What is expected
Reproduce exactly, and only, the lines below from the one containing "## layer usage" through the one containing "met5 | 0 | 0".

· · · ·

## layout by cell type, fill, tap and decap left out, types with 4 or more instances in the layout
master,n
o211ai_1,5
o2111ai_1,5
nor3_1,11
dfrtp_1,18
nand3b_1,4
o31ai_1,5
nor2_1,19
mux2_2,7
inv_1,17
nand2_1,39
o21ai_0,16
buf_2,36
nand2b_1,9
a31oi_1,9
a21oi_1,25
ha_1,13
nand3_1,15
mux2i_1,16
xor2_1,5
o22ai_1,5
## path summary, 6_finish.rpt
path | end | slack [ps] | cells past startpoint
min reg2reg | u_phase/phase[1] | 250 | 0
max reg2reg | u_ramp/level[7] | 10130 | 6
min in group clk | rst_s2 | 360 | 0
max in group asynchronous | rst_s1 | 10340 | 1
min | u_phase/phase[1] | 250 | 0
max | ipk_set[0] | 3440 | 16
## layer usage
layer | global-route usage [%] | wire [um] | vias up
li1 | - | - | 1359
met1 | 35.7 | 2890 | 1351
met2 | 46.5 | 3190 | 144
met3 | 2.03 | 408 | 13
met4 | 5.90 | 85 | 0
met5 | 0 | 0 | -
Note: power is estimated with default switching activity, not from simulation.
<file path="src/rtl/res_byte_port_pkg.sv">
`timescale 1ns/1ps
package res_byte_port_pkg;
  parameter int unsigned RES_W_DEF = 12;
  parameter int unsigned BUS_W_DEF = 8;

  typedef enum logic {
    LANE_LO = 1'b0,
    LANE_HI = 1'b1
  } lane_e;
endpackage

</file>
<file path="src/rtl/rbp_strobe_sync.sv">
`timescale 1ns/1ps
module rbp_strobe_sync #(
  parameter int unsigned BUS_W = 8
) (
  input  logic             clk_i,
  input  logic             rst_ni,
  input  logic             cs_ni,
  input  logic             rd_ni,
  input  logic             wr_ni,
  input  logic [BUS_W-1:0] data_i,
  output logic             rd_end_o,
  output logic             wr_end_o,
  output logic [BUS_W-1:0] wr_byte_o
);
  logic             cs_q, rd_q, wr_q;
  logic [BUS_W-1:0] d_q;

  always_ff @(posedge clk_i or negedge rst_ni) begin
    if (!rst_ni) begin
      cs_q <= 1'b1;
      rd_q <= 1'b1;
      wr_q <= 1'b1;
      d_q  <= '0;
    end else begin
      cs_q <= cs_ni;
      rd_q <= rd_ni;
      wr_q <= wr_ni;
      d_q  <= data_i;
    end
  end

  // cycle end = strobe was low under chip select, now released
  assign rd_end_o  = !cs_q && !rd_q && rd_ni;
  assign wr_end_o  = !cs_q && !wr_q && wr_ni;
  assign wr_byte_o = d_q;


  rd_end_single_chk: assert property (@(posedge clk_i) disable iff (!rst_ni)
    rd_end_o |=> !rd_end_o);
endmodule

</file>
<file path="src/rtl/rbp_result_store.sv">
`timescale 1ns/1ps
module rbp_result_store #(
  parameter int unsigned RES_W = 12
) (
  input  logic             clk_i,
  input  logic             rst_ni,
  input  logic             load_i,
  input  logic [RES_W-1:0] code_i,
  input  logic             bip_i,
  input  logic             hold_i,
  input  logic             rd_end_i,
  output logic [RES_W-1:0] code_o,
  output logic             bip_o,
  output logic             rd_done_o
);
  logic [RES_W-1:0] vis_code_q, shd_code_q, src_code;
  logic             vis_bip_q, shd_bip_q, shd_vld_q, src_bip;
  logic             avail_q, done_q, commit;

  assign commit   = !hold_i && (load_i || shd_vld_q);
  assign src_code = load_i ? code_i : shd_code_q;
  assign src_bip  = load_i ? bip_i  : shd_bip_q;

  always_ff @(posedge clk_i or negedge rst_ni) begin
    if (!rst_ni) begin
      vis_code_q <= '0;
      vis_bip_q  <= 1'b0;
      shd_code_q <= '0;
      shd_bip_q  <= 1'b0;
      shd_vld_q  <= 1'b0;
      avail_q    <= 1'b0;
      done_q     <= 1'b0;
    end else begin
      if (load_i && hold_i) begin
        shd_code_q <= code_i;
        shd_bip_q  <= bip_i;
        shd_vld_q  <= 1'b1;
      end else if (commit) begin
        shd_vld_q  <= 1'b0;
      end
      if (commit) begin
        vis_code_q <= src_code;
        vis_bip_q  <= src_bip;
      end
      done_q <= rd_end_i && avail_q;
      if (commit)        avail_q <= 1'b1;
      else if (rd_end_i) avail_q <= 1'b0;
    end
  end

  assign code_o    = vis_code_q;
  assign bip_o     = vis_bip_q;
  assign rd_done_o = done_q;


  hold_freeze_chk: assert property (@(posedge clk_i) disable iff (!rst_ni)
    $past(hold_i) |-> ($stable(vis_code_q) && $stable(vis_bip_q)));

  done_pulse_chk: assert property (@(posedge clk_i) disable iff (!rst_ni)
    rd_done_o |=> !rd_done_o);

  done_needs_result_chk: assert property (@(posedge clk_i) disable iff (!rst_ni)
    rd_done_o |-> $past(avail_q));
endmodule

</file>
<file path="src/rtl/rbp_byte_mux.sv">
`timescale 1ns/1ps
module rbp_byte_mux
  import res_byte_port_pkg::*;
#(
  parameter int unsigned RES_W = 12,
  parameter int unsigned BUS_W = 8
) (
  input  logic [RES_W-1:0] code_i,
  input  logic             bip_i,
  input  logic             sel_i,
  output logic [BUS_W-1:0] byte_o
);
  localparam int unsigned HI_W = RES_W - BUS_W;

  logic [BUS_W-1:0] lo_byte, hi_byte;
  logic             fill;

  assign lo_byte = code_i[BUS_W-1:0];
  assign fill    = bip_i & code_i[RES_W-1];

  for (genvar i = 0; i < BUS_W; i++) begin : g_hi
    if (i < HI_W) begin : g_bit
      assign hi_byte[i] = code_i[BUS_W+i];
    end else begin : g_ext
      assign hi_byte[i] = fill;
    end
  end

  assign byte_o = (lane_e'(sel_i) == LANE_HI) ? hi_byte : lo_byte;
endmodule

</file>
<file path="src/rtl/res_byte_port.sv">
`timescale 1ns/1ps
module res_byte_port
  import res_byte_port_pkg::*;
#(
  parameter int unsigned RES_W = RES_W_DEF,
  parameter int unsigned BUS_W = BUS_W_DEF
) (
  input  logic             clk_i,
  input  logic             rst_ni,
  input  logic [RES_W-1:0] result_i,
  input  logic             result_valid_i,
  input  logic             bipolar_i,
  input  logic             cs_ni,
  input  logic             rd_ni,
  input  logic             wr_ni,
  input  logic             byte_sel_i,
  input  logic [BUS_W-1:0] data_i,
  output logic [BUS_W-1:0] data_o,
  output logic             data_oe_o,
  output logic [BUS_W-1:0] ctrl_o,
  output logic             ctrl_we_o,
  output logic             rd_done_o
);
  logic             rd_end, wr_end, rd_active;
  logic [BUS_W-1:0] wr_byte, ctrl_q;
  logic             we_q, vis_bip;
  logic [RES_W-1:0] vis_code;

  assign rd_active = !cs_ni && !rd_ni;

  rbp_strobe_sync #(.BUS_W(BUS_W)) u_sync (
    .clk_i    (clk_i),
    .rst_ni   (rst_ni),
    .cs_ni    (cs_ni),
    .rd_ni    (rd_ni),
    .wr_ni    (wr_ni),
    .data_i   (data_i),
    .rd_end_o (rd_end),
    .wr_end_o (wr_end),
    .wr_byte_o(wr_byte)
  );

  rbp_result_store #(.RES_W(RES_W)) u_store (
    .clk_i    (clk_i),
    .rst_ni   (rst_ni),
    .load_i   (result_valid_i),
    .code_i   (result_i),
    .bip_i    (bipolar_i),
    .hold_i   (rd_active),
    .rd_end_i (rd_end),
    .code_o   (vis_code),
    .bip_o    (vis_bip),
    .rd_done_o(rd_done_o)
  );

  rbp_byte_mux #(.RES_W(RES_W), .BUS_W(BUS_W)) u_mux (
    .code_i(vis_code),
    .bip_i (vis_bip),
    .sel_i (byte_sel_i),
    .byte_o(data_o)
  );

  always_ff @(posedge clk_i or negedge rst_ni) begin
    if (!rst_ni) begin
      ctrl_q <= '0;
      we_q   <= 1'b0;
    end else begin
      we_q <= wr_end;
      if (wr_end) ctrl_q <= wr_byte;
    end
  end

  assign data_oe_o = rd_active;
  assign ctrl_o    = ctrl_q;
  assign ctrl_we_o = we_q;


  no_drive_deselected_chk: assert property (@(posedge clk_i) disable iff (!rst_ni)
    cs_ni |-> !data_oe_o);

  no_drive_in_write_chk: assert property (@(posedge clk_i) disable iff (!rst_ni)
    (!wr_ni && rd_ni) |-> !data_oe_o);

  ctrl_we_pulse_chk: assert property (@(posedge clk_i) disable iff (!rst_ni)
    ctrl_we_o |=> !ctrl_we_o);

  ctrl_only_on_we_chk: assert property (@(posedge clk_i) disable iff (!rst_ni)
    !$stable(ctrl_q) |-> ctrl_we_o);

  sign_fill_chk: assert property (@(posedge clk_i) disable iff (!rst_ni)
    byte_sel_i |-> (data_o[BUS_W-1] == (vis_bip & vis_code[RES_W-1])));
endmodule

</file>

· · · ·

Answer for the task
## layer usage
layer | global-route usage [%] | wire [um] | vias up
li1 | - | - | 1359
met1 | 35.7 | 2890 | 1351
met2 | 46.5 | 3190 | 144
met3 | 2.03 | 408 | 13
met4 | 5.90 | 85 | 0
met5 | 0 | 0 | -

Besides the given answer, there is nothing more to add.